» **WORK ORDER**
Only the lines that include "global" should be copied from the data below.

-- THE DATA follows --

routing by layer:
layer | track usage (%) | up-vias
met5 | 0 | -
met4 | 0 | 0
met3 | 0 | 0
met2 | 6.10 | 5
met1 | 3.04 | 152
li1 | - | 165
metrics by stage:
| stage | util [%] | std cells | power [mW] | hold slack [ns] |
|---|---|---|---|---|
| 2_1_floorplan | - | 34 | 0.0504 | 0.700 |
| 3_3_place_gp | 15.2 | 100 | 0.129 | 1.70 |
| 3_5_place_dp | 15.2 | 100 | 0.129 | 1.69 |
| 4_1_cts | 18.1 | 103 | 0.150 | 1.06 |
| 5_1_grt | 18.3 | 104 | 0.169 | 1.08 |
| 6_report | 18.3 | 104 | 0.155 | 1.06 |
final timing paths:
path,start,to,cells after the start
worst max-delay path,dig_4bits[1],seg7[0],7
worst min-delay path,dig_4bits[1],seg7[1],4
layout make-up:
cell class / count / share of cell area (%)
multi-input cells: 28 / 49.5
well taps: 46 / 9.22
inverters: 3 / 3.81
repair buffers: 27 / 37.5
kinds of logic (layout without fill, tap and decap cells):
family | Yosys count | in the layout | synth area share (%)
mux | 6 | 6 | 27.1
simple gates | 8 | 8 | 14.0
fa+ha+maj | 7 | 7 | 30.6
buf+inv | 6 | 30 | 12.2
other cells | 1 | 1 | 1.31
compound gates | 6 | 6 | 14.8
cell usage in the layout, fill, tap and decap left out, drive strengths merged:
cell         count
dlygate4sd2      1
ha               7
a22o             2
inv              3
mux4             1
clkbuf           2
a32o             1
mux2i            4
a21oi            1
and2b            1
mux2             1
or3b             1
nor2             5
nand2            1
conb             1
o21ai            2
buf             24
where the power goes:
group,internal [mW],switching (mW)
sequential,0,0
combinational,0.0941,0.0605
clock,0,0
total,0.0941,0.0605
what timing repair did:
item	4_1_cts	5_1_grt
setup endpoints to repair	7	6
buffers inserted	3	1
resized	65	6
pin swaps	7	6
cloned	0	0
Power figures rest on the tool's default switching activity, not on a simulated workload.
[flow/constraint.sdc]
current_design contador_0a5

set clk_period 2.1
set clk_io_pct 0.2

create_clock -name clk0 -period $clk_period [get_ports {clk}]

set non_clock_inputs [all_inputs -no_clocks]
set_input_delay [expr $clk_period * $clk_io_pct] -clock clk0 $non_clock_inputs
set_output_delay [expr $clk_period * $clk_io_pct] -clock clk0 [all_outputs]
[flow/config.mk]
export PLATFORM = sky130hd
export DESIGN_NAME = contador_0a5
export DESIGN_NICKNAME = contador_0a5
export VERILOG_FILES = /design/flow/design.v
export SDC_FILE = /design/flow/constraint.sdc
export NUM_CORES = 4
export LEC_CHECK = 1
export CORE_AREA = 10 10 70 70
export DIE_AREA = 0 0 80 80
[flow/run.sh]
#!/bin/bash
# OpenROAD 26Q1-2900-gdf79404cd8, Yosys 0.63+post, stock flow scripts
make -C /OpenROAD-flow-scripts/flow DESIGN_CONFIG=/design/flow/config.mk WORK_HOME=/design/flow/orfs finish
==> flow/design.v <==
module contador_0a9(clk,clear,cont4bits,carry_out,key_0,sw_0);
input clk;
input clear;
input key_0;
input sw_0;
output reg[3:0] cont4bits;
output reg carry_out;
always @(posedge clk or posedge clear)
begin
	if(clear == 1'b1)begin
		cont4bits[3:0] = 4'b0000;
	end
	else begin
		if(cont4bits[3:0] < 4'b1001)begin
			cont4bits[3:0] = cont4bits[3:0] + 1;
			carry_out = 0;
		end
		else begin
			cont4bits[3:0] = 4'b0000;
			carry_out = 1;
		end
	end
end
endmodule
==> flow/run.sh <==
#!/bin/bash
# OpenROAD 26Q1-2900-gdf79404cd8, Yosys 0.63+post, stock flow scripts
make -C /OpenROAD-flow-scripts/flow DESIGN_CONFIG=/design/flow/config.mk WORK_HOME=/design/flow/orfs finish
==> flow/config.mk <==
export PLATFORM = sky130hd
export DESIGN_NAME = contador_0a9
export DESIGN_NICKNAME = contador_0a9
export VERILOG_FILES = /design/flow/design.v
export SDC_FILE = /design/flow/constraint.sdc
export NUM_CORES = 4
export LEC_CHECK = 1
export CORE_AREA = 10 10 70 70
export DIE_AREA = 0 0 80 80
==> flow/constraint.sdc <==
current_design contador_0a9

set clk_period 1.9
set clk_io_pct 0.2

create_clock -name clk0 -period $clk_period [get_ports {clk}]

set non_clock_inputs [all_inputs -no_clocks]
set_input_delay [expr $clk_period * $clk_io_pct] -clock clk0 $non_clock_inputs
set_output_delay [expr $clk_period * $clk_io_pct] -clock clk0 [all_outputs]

-- THE DATA concluded --
-- THE DATA follows --

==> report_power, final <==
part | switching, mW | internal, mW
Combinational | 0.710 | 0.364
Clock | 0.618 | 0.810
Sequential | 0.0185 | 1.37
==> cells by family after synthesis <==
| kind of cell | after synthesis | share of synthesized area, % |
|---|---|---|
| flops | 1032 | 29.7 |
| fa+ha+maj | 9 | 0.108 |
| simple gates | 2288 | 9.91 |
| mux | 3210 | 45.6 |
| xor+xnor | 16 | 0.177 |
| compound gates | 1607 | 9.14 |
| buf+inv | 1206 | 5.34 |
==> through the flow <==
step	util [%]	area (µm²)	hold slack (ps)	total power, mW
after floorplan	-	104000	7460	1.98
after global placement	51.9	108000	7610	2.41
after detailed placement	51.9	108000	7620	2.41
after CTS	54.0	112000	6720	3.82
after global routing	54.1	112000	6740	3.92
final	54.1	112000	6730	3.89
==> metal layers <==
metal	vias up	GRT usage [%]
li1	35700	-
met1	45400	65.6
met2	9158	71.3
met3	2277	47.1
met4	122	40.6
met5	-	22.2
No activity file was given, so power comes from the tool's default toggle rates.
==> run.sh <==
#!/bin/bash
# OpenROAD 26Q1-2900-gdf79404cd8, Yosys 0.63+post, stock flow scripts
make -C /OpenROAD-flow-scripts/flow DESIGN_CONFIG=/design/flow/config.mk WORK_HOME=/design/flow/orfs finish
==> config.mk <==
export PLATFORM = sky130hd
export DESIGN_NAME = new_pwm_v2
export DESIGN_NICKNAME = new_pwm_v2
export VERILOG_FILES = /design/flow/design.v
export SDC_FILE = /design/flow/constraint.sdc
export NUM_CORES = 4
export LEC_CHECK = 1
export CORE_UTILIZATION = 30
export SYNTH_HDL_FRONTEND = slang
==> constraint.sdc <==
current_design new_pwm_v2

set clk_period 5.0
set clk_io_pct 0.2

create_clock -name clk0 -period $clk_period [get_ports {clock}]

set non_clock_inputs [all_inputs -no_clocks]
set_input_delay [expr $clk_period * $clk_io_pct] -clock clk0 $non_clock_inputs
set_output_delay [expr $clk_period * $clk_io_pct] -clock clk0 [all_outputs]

-- THE DATA concluded --

» **REPLY TO THE EXERCISE**
after global placement	51.9	108000	7610	2.41
after global routing	54.1	112000	6740	3.92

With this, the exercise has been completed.